# [Task instructions]
The expected answer is every line of the material that contains the word "period".

# [Input data]
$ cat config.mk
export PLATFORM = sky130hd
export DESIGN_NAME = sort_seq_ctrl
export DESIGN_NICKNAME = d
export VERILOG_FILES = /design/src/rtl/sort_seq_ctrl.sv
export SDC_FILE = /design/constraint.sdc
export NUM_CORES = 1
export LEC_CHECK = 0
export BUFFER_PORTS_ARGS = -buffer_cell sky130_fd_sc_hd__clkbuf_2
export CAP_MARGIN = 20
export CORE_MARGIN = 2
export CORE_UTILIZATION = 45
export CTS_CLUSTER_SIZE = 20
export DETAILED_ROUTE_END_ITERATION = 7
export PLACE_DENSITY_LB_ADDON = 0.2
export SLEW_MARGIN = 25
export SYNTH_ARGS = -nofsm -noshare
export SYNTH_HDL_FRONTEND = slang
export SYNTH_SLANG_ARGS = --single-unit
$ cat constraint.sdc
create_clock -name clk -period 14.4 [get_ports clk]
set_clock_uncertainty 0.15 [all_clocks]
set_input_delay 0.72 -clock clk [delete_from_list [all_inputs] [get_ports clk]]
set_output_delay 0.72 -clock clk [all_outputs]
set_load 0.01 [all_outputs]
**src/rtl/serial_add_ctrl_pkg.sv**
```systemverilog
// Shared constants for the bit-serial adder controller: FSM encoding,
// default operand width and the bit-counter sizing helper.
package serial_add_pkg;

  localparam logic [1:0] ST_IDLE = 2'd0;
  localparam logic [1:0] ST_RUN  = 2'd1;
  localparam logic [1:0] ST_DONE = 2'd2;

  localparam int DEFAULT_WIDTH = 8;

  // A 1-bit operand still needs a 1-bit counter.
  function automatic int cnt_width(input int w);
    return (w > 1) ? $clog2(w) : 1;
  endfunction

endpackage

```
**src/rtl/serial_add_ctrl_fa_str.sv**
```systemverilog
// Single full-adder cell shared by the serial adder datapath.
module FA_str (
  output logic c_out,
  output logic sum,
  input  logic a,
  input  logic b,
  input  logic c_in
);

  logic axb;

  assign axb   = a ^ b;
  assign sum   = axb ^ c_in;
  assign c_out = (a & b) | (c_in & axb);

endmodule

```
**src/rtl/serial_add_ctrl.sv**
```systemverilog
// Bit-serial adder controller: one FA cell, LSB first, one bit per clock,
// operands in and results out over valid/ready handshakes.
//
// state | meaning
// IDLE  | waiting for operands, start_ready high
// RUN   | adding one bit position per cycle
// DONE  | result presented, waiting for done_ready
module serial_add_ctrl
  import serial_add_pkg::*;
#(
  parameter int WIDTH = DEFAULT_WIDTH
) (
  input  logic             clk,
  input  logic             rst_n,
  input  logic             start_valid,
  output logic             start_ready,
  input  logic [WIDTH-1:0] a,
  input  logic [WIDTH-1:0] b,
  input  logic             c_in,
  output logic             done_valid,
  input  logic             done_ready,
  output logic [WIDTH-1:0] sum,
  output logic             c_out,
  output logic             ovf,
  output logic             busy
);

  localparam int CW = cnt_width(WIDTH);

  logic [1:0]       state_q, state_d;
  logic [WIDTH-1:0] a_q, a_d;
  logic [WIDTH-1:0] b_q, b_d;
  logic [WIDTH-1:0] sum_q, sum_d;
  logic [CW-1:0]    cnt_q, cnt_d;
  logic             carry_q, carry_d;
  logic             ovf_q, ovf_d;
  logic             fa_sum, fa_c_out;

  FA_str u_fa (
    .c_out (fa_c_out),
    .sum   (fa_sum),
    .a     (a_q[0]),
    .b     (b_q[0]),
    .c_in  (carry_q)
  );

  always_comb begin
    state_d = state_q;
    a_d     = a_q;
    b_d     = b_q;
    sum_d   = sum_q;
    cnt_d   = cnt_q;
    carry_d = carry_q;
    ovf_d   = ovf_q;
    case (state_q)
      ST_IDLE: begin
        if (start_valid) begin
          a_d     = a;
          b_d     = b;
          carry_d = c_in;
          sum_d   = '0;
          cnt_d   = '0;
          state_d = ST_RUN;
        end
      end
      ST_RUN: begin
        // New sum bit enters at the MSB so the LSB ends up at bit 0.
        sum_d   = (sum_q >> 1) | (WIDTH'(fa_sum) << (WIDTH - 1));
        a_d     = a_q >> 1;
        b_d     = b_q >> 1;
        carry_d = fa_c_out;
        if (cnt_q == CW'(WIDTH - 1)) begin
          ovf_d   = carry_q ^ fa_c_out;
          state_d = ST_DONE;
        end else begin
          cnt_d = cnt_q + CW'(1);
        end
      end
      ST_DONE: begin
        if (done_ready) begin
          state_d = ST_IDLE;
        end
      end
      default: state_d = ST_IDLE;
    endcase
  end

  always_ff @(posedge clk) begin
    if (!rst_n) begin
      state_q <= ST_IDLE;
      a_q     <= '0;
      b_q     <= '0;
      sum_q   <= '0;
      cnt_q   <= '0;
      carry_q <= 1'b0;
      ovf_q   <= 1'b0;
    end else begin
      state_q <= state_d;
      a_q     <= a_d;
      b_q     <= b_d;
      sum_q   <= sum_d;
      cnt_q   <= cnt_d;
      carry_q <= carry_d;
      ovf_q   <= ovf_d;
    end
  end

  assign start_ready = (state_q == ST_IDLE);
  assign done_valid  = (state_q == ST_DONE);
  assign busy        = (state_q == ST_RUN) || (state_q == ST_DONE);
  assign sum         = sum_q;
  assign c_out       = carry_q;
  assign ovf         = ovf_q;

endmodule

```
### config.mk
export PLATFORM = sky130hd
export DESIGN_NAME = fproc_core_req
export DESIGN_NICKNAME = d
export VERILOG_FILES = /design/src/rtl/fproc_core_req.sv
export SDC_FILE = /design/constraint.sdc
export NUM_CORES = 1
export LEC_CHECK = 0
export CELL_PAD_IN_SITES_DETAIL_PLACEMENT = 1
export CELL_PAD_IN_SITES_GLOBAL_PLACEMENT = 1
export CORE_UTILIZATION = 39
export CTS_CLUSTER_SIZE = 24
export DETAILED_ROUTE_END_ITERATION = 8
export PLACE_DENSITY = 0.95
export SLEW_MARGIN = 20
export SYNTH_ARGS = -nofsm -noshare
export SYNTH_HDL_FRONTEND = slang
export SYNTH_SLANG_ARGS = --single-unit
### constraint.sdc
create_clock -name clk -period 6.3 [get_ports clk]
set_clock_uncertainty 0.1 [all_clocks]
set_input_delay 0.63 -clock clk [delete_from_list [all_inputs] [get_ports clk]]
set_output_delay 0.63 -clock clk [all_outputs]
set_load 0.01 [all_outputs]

# [Task solution]
create_clock -name clk -period 14.4 [get_ports clk]
create_clock -name clk -period 6.3 [get_ports clk]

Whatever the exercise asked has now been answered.